What you have to do
Copy out each line below in which the string "constraint" appears.

Input data
### src/rtl/assert_macros.svh
// Assertion macros shared by the RTL modules of the LRU page replacement block.
// Each macro samples on clk_i and is disabled while rst_ni is low.
`ifndef ASSERT_MACROS_SVH
`define ASSERT_MACROS_SVH

// The property must hold at every sampled clock edge out of reset.
`define ASSERT_ALWAYS(lbl, prop, msg) \
  lbl: assert property (@(posedge clk_i) disable iff (!rst_ni) (prop)) else $error(msg);

// The consequent must hold whenever the antecedent holds.
`define ASSERT_IMPLIES(lbl, ante, cons, msg) \
  lbl: assert property (@(posedge clk_i) disable iff (!rst_ni) (ante) |-> (cons)) \
    else $error(msg);

// The consequent must hold in the cycle after the antecedent.
`define ASSERT_NEXT(lbl, ante, cons, msg) \
  lbl: assert property (@(posedge clk_i) disable iff (!rst_ni) (ante) |=> (cons)) \
    else $error(msg);

`endif

### src/rtl/lrupr_pkg.sv
// Package for the LRU page replacement block: sizes, state encoding and result type.
// Used by lrupr_ctrl and lru_page_replacement; no dependencies.
package lrupr_pkg;

  localparam int MAX_FRAMES = 8;
  localparam int PAGE_BITS  = 8;

  localparam int IDX_W   = (MAX_FRAMES > 1) ? $clog2(MAX_FRAMES) : 1;
  localparam int CNT_W   = $clog2(MAX_FRAMES + 1);
  localparam int PAGE_W  = 8;
  localparam int FAULT_W = 16;
  localparam int CFG_W   = 4;
  localparam int RES_W   = 4;

  localparam logic [CFG_W-1:0]   FRAME_COUNT_RST = CFG_W'(3);
  localparam logic [FAULT_W-1:0] FAULT_MAX       = '1;

  typedef enum logic [2:0] {
    ST_IDLE,
    ST_SCAN,
    ST_EVICT,
    ST_FINISH
  } state_e;

  typedef struct packed {
    logic               fault;
    logic [FAULT_W-1:0] fault_count;
    logic               evicted_valid;
    logic [PAGE_W-1:0]  evicted_page;
    logic [RES_W-1:0]   resident_count;
  } result_t;

endpackage

### src/rtl/lrupr_ram.sv
// Generic single-clock RAM with one write port and one registered read port.
// No dependencies.
module lrupr_ram #(
  parameter int WIDTH = 8,
  parameter int DEPTH = 8
) (
  input  logic                                     clk_i,
  input  logic                                     wr_en_i,
  input  logic [((DEPTH > 1) ? $clog2(DEPTH) : 1)-1:0] wr_addr_i,
  input  logic [WIDTH-1:0]                         wr_data_i,
  input  logic                                     rd_en_i,
  input  logic [((DEPTH > 1) ? $clog2(DEPTH) : 1)-1:0] rd_addr_i,
  output logic [WIDTH-1:0]                         rd_data_o
);

  logic [WIDTH-1:0] mem_q [DEPTH];
  logic [WIDTH-1:0] rd_data_q;

  always_ff @(posedge clk_i) begin
    if (wr_en_i) begin
      mem_q[wr_addr_i] <= wr_data_i;
    end
    if (rd_en_i) begin
      rd_data_q <= mem_q[rd_addr_i];
    end
  end

  assign rd_data_o = rd_data_q;

endmodule

### src/rtl/lrupr_ctrl.sv
// Sequencer for the LRU page replacement block: scans the recency list in RAM,
// shifts entries down and writes the referenced page back. Depends on lrupr_pkg.
`include "assert_macros.svh"

module lrupr_ctrl (
  input  logic                            clk_i,
  input  logic                            rst_ni,
  input  logic                            in_valid_i,
  output logic                            in_ready_o,
  input  logic [lrupr_pkg::PAGE_W-1:0]    page_i,
  input  logic                            clear_first_i,
  input  logic [lrupr_pkg::CNT_W-1:0]     limit_i,
  input  logic                            out_free_i,
  output logic                            res_valid_o,
  output lrupr_pkg::result_t              res_o,
  output logic                            ram_rd_en_o,
  output logic [lrupr_pkg::IDX_W-1:0]     ram_rd_addr_o,
  input  logic [lrupr_pkg::PAGE_BITS-1:0] ram_rd_data_i,
  output logic                            ram_wr_en_o,
  output logic [lrupr_pkg::IDX_W-1:0]     ram_wr_addr_o,
  output logic [lrupr_pkg::PAGE_BITS-1:0] ram_wr_data_o
);
  import lrupr_pkg::*;

  state_e               state_q, state_d;
  logic [PAGE_BITS-1:0] pg_q, pg_d;
  logic [CNT_W-1:0]     occ_q, occ_d;
  logic [FAULT_W-1:0]   faults_q, faults_d;
  logic [CNT_W-1:0]     rd_idx_q, rd_idx_d;
  logic                 pend_q, pend_d;
  logic [IDX_W-1:0]     pend_idx_q, pend_idx_d;
  logic                 found_q, found_d;
  logic                 ev_q, ev_d;
  logic [PAGE_BITS-1:0] ev_page_q, ev_page_d;

  logic accept;
  logic issue;
  logic pass_done;

  assign accept    = in_valid_i && in_ready_o;
  assign issue     = ((state_q == ST_SCAN) || (state_q == ST_EVICT)) && (rd_idx_q < occ_q);
  assign pass_done = !issue && !pend_q;

  always_comb begin
    state_d = state_q;
    case (state_q)
      ST_IDLE: begin
        if (in_valid_i) begin
          state_d = ST_SCAN;
        end
      end
      ST_SCAN: begin
        if (pass_done) begin
          if (found_q || (occ_q < limit_i)) begin
            state_d = ST_FINISH;
          end else begin
            state_d = ST_EVICT;
          end
        end
      end
      ST_EVICT: begin
        if (pass_done) begin
          state_d = ST_FINISH;
        end
      end
      ST_FINISH: begin
        if (out_free_i) begin
          state_d = ST_IDLE;
        end
      end
      default: state_d = ST_IDLE;
    endcase
  end

  always_comb begin
    in_ready_o    = (state_q == ST_IDLE);
    pg_d          = pg_q;
    occ_d         = occ_q;
    faults_d      = faults_q;
    rd_idx_d      = rd_idx_q;
    pend_d        = 1'b0;
    pend_idx_d    = pend_idx_q;
    found_d       = found_q;
    ev_d          = ev_q;
    ev_page_d     = ev_page_q;
    ram_rd_en_o   = issue;
    ram_rd_addr_o = rd_idx_q[IDX_W-1:0];
    ram_wr_en_o   = 1'b0;
    ram_wr_addr_o = pend_idx_q - IDX_W'(1);
    ram_wr_data_o = ram_rd_data_i;
    res_valid_o   = 1'b0;

    if (issue) begin
      rd_idx_d   = rd_idx_q + CNT_W'(1);
      pend_d     = 1'b1;
      pend_idx_d = rd_idx_q[IDX_W-1:0];
    end

    case (state_q)
      ST_IDLE: begin
        if (accept) begin
          pg_d      = page_i[PAGE_BITS-1:0];
          rd_idx_d  = '0;
          found_d   = 1'b0;
          ev_d      = 1'b0;
          ev_page_d = '0;
          if (clear_first_i) begin
            occ_d    = '0;
            faults_d = '0;
          end
        end
      end
      ST_SCAN: begin
        if (pend_q) begin
          if (!found_q && (ram_rd_data_i == pg_q)) begin
            found_d = 1'b1;
          end else if (found_q) begin
            ram_wr_en_o = 1'b1;
          end
        end
        if (pass_done) begin
          rd_idx_d = '0;
        end
      end
      ST_EVICT: begin
        if (pend_q) begin
          if (pend_idx_q == '0) begin
            ev_d      = 1'b1;
            ev_page_d = ram_rd_data_i;
          end else begin
            ram_wr_en_o = 1'b1;
          end
        end
      end
      ST_FINISH: begin
        if (out_free_i) begin
          ram_wr_en_o   = 1'b1;
          ram_wr_data_o = pg_q;
          res_valid_o   = 1'b1;
          if (found_q || ev_q) begin
            ram_wr_addr_o = occ_q[IDX_W-1:0] - IDX_W'(1);
          end else begin
            ram_wr_addr_o = occ_q[IDX_W-1:0];
            occ_d         = occ_q + CNT_W'(1);
          end
          if (!found_q && (faults_q != FAULT_MAX)) begin
            faults_d = faults_q + FAULT_W'(1);
          end
        end
      end
      default: ;
    endcase

    res_o.fault          = !found_q;
    res_o.fault_count    = faults_d;
    res_o.evicted_valid  = ev_q;
    res_o.evicted_page   = PAGE_W'(ev_page_q);
    res_o.resident_count = RES_W'(occ_d);
  end

  always_ff @(posedge clk_i or negedge rst_ni) begin
    if (!rst_ni) begin
      state_q    <= ST_IDLE;
      occ_q      <= '0;
      faults_q   <= '0;
      rd_idx_q   <= '0;
      pend_q     <= 1'b0;
      pend_idx_q <= '0;
      found_q    <= 1'b0;
      ev_q       <= 1'b0;
    end else begin
      state_q    <= state_d;
      occ_q      <= occ_d;
      faults_q   <= faults_d;
      rd_idx_q   <= rd_idx_d;
      pend_q     <= pend_d;
      pend_idx_q <= pend_idx_d;
      found_q    <= found_d;
      ev_q       <= ev_d;
    end
  end

  always_ff @(posedge clk_i) begin
    pg_q      <= pg_d;
    ev_page_q <= ev_page_d;
  end

  `ASSERT_ALWAYS(a_occ_bound, occ_q <= CNT_W'(MAX_FRAMES), "occupancy exceeds frame depth")
  `ASSERT_IMPLIES(a_shift_below_read, ram_wr_en_o && (state_q != ST_FINISH), ram_wr_addr_o < pend_idx_q, "shift write not below entry just read")
  `ASSERT_NEXT(a_result_ends_item, res_valid_o, (state_q == ST_IDLE) && (occ_q >= $past(occ_q)), "result not followed by idle")

endmodule

### src/rtl/lru_page_replacement.sv
// Top level of the LRU page replacement block: frame count register, output
// register and the sequencer with its recency list RAM. Depends on lrupr_pkg.
//
//   channel  direction  handshake               payload
//   cfg      in         cfg_valid_i/cfg_ready_o cfg_data_i (frame count)
//   in       in         in_valid_i/in_ready_o   page_i, clear_first_i
//   out      out        out_valid_o/out_ready_i fault_o .. resident_count_o
//
// From acceptance to a valid result, a hit or a miss with a free frame takes one pass
// over the recency list RAM and a miss on full frames takes two, as the RAM is read
// once per entry per pass.
// The next item is accepted in the cycle after the result at the earliest.
// Reset empties the frames, zeroes the fault count and loads a frame count of three.
// A finished item waits in the output register; the next item is taken meanwhile and
// stalls only at its final write if the previous result has not been taken.
`include "assert_macros.svh"

module lru_page_replacement (
  input  logic                          clk_i,
  input  logic                          rst_ni,
  input  logic                          cfg_valid_i,
  output logic                          cfg_ready_o,
  input  logic [lrupr_pkg::CFG_W-1:0]   cfg_data_i,
  input  logic                          in_valid_i,
  output logic                          in_ready_o,
  input  logic [lrupr_pkg::PAGE_W-1:0]  page_i,
  input  logic                          clear_first_i,
  output logic                          out_valid_o,
  input  logic                          out_ready_i,
  output logic                          fault_o,
  output logic [lrupr_pkg::FAULT_W-1:0] fault_count_o,
  output logic                          evicted_valid_o,
  output logic [lrupr_pkg::PAGE_W-1:0]  evicted_page_o,
  output logic [lrupr_pkg::RES_W-1:0]   resident_count_o
);
  import lrupr_pkg::*;

  logic [CFG_W-1:0]     frame_count_q, frame_count_d;
  logic [CNT_W-1:0]     limit;
  logic                 out_valid_q, out_valid_d;
  result_t              out_q, out_d;
  logic                 out_free;
  logic                 res_valid;
  result_t              res;
  logic                 ram_rd_en;
  logic [IDX_W-1:0]     ram_rd_addr;
  logic [PAGE_BITS-1:0] ram_rd_data;
  logic                 ram_wr_en;
  logic [IDX_W-1:0]     ram_wr_addr;
  logic [PAGE_BITS-1:0] ram_wr_data;

  assign cfg_ready_o = 1'b1;

  always_comb begin
    frame_count_d = frame_count_q;
    if (cfg_valid_i && cfg_ready_o) begin
      frame_count_d = cfg_data_i;
    end
    if (frame_count_q == '0) begin
      limit = CNT_W'(1);
    end else if (int'(frame_count_q) > MAX_FRAMES) begin
      limit = CNT_W'(MAX_FRAMES);
    end else begin
      limit = CNT_W'(frame_count_q);
    end
  end

  assign out_free = !out_valid_q || out_ready_i;

  always_comb begin
    out_valid_d = out_valid_q;
    out_d       = out_q;
    if (res_valid) begin
      out_valid_d = 1'b1;
      out_d       = res;
    end else if (out_ready_i) begin
      out_valid_d = 1'b0;
    end
  end

  always_ff @(posedge clk_i or negedge rst_ni) begin
    if (!rst_ni) begin
      frame_count_q <= FRAME_COUNT_RST;
      out_valid_q   <= 1'b0;
    end else begin
      frame_count_q <= frame_count_d;
      out_valid_q   <= out_valid_d;
    end
  end

  always_ff @(posedge clk_i) begin
    out_q <= out_d;
  end

  lrupr_ctrl u_ctrl (
    .clk_i         (clk_i),
    .rst_ni        (rst_ni),
    .in_valid_i    (in_valid_i),
    .in_ready_o    (in_ready_o),
    .page_i        (page_i),
    .clear_first_i (clear_first_i),
    .limit_i       (limit),
    .out_free_i    (out_free),
    .res_valid_o   (res_valid),
    .res_o         (res),
    .ram_rd_en_o   (ram_rd_en),
    .ram_rd_addr_o (ram_rd_addr),
    .ram_rd_data_i (ram_rd_data),
    .ram_wr_en_o   (ram_wr_en),
    .ram_wr_addr_o (ram_wr_addr),
    .ram_wr_data_o (ram_wr_data)
  );

  lrupr_ram #(
    .WIDTH (PAGE_BITS),
    .DEPTH (MAX_FRAMES)
  ) u_recency_ram (
    .clk_i     (clk_i),
    .wr_en_i   (ram_wr_en),
    .wr_addr_i (ram_wr_addr),
    .wr_data_i (ram_wr_data),
    .rd_en_i   (ram_rd_en),
    .rd_addr_i (ram_rd_addr),
    .rd_data_o (ram_rd_data)
  );

  assign out_valid_o      = out_valid_q;
  assign fault_o          = out_q.fault;
  assign fault_count_o    = out_q.fault_count;
  assign evicted_valid_o  = out_q.evicted_valid;
  assign evicted_page_o   = out_q.evicted_page;
  assign resident_count_o = out_q.resident_count;

  `ASSERT_IMPLIES(a_no_result_overwrite, out_valid_q && !out_ready_i, !res_valid, "result overwrites pending item")
  `ASSERT_IMPLIES(a_hit_no_evict, out_valid_o && !fault_o, !evicted_valid_o, "hit reports an eviction")
  `ASSERT_IMPLIES(a_evict_page_zero, out_valid_o && !evicted_valid_o, evicted_page_o == '0, "evicted page nonzero without eviction")

endmodule
### config.mk
export PLATFORM = sky130hd
export DESIGN_NAME = lru_page_replacement
export DESIGN_NICKNAME = d
export VERILOG_FILES = /design/src/rtl/lrupr_pkg.sv /design/src/rtl/lrupr_ram.sv /design/src/rtl/lrupr_ctrl.sv /design/src/rtl/lru_page_replacement.sv
export VERILOG_INCLUDE_DIRS = /design/src /design/src/rtl
export SDC_FILE = /design/constraint.sdc
export NUM_CORES = 1
export LEC_CHECK = 0
export ABC_CLOCK_PERIOD_IN_PS = 2350
export BUFFER_PORTS_ARGS = -buffer_cell sky130_fd_sc_hd__buf_2
export CORE_UTILIZATION = 50
export DETAILED_ROUTE_END_ITERATION = 8
export GPL_ROUTABILITY_DRIVEN = 0
export GPL_TIMING_DRIVEN = 0
export PLACE_DENSITY = 0.76
export SYNTH_ARGS = -nofsm -noshare
export SYNTH_HDL_FRONTEND = slang
export SYNTH_SLANG_ARGS = --single-unit
### constraint.sdc
create_clock -name clk_i -period 2.35 [get_ports clk_i]
set_input_delay 0.47 -clock clk_i [delete_from_list [all_inputs] [get_ports clk_i]]
set_output_delay 0.47 -clock clk_i [all_outputs]
set_load 0.005 [all_outputs]
Yosys cells after proc, flatten, opt, wreduce, memory -nomap -nowiden
Memories as Yosys holds them, arrays and structs flattened. A register that Yosys moved wholly into a read port is not among the register bits.
Index checks and enable logic that the tools add are counted.
- memories: 1
- word-level logic and storage cells: 114
- RAM bits: 64
- flip-flop bits (word level): 84
- input port bits: 18
- reductions and logical operators: 23
- order comparisons: 3
- equal/unequal tests: 14
- multiplexer cells: 51
- $add $sub $neg: 5
- memory list (memory ; words ; bits a word ; read ports ; clocked after memory_dff ; wr ports ; RTL line ; text):
    u_recency_ram.mem_q ; 8 ; 8 ; 1 ; 1 ; 1 ; lrupr_ram.sv:16 ; logic [WIDTH-1:0] mem_q [DEPTH];
- operators with widths (cell ; number):
    16-bit 2-to-1 mux ; 4
    8-bit 2-to-1 mux ; 5
    4-bit 2-to-1 mux ; 9
    16-bit one-hot mux with 2 select lines ; 1
    3-bit 2-to-1 mux ; 7
    1-bit 2-to-1 mux ; 18
    16-bit by 1-bit adder with 16-bit output, second input constant ; 1
    16-bit inequality test, second input constant ; 1
    4-bit one-hot mux with 2 select lines ; 2
    8-bit one-hot mux with 2 select lines ; 1
    3-bit one-hot mux with 4 select lines ; 1
    4-bit AND reduction ; 3
    2-bit inequality test, second input constant ; 5
    4-bit by 1-bit adder with 4-bit output, second input constant ; 2
    8-bit == test ; 1
    4-bit less-than comparator ; 2
    2-bit by 1-bit inequality test with 1-bit output, second input constant ; 4
    3-bit by 2-bit == test with 1-bit output, second input constant ; 2
    3-bit zero test ; 2
    2-bit nonzero test ; 3
    3-bit by 1-bit subtractor with 3-bit output, second input constant ; 2
    1-bit logical AND ; 5
    4-bit greater-than comparator, second input constant ; 1
    1-bit zero test ; 4
    6 further kinds ; 10

Longest topological paths before layout
- depth after elaboration: 8
- mapped depth: 9
- gate-level depth less buffers: 8

Cells and area by module
From an unflattened synthesis, not the netlist that was laid out.
- cell total of the unflattened synthesis: 462
- area total of the unflattened synthesis: 6861.6 µm²
- modules (own cells, without submodules) (module ; cells each ; times used ; seq. area each (µm²) ; area an instance (µm²)):
    lrupr_ctrl ; 300 ; 1 ; 1281.2 ; 2962.8
    lrupr_ram ; 114 ; 1 ; 2162.1 ; 2771.4
    lru_page_replacement ; 48 ; 1 ; 1028.5 ; 1127.3

Least setup slack after synthesis
No wires, ideal clock.
- path kind: input-to-reg
- start: input out_ready_i
- end: memory u_recency_ram.mem_q[0][0] (enable)
- required time: 1.980 ns
- path slack: -0.134 ns
- library setup time: 0.370 ns
- buffers on the path: 2
- stages on the path: 8
- arrival time: 2.113 ns
- path through: nor2b_1 -> buf_2 -> nand2b_1 -> inv_1 -> buf_2 -> nor4_1 -> o21ai_0 -> nor2_1
- word-level cells in the longest chain between the ends: 5
- RTL lines (item ; RTL line ; text):
    from (decl) ; lru_page_replacement.sv:29 ; input logic out_ready_i,
    1-bit logical OR * ; lru_page_replacement.sv:68 ; assign out_free = !out_valid_q || out_ready_i;
    1-bit 2-to-1 mux ; lrupr_ctrl.sv:136 ; if (out_free_i) begin
    1-bit one-hot mux with 3 select lines ; lrupr_ctrl.sv:99 ; case (state_q)
    1-bit 2-to-1 mux ; lrupr_ram.sv:20 ; if (wr_en_i) begin
    1-bit 2-to-1 mux (implied by the code) ; lrupr_ram.sv:21 ; mem_q[wr_addr_i] <= wr_data_i;
    to (decl) ; lrupr_ram.sv:16 ;
Mark *: on every way between the ends. The rest lies on a longest branch, timed or not.

Worst setup path after layout
- start: register u_ctrl.state_q[0]
- end: memory u_recency_ram.mem_q[1][4] (enable)
- word-level cells in the longest chain between the ends: 4
- RTL lines (item ; RTL line ; text):
    from (decl) ; lrupr_ctrl.sv:25 ; state_e state_q, state_d;
    from (signal assigned) ; lrupr_ctrl.sv:172 ; state_q <= state_d;
    3-bit by 2-bit == test with 1-bit output / 3-bit by 1-bit == test with 1-bit output (equally long branches) ; lrupr_ctrl.sv:99 ;
    1-bit one-hot mux with 3 select lines ; lrupr_ctrl.sv:99 ;
    1-bit 2-to-1 mux ; lrupr_ram.sv:20 ;
    1-bit 2-to-1 mux (implied by the code) ; lrupr_ram.sv:21 ;
Parallel ways exist; a longest one is shown, timed or not.

==> key figures <==
Run status
  • Status: finished, final reports clean

Floorplanning
  • # rows: 41
  • Initial core utilization: 0.522
  • Core area: 12,800 um^2
  • Die Wd: 118 um
  • # IOs: 51
  • Die area: 13,900 um^2
  • Die height: 118 um

Layout
  • Share of layout cells above drive strength 1: 0.287
  • # fillers: 925
  • Layout Utilization: 0.623
  • Nets: 572
  • Ant. Diodes: 0
  • Area added between synthesis and finish: 19.3%

Worst hold path
  • Hold Path Class: input port to async pin

Synthesis
  • Post-Syn Instances: 464
  • Yosys cell types: 59
  • FFs w/ async S/R, synth: 0.239
  • Post-synth EDFFs: 118
  • #FFs+latches synth: 155
  • Sequential area share after synthesis: 0.668
  • Yosys warns: 0
  • Syn Area/Cell: 14.4 um^2
  • Synthesized cell area: 6690 um^2
  • Syn_nets: 498
  • Synth Flop Type: edfxtp_1

Setup path
  • CP Data Arrival Time: 2.37 ns
  • Endpoint type of the worst setup path: register
  • Critical Path Max Stage Delay: 0.38 ns
  • Critical path class: register to register
  • Worst Path Required: 2.44 ns
  • CP Max Fanout: 9
  • CP max-delay cell: dfrtp_1
  • CP Buf/Inv Count: 1
  • CP startpoint kind: register
  • CP top delay family: simple AND/OR/NAND/NOR gates
  • Worst-path cell chain: inv_1 > ha_4 > o211ai_1 > nor3_2 > mux2i_1 > or2_4 > nor2_4

Global routing
  • Met3 Use GR: 0.0489
  • Initial antenna violation count: 0
  • Met2 GRT Util: 0.328
  • Largest net degree at the start of global routing: 40
  • First-pass GRT wire length: 21.5 mm
  • Grt peak-use layer: met2
  • Vias in the first global route: 4,092
  • Overall routing resource usage: 0.204
  • Global route overflow: 0
  • M1 GR Usage: 0.269

Power and ir drop
  • Max IR drop VDD: 0.673 mV
  • Total power: 9.88 mW
  • Power Density: 1240 nW/um^2
  • P_leak: 2.91 nW

STA
  • Final setup fails: 0
  • Setup WS post-layout: 0.0727 ns
  • Clock period minus worst slack: 2.28 ns
  • Final worst-path cycle share: 0.969
  • Slew Limit Fails: 0
  • Worst Tran Pin Value: 0.854 ns
  • Slew margin rel.: 0.431
  • Worst Skew: 0.00644 ns
  • FMAX: 0.439 GHz
  • Final Hold Fails: 0
  • Setup_tns: 0 ns

CTS
  • Hold Buf Count CTS: 0
  • TritonCTS Buffers: 17
  • CTS clk-pin slew, worst paths: 0.06 ns
  • H-tree levels: 4
  • Clk Latency, worst-skew pair: 0.42 ns
  • CTS sink count: 155
  • TritonCTS clock tree: done
  • Max Buffers Root-to-Sink: 2
  • Clk root buf: clkbuf_16

Route
  • Drt pass-1 iters: 5
  • Routed WL: 13.4 mm
  • Via/cell ratio: 5.77
  • Antenna-violating nets left: 0
  • DR iter-0 viols: 390
  • Wire per inst: 18.5 um
  • DR DRC count: 0
  • Vias: 4,164

Place
  • Port bufs: 49
  • Setup WS pre-CTS: -0.584 ns
  • Detailed placer's ending HPWL: 8.88 mm

Flow run
  • Max Cap Violations: 0
==> state kept, by name (all words and copies together), names as in the netlist, 4 cells and up <==
signal / count
u_ctrl.faults_q: 16
u_ctrl.rd_idx_q: 4
u_ctrl.pg_q: 8
fault_count_o: 16
u_ctrl.ev_page_q: 8
u_ctrl.occ_q: 4
resident_count_o: 4
frame_count_q: 4
u_recency_ram.mem_q: 64
u_recency_ram.rd_data_o: 8
evicted_page_o: 8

Reply to the exercise
export SDC_FILE = /design/constraint.sdc
### constraint.sdc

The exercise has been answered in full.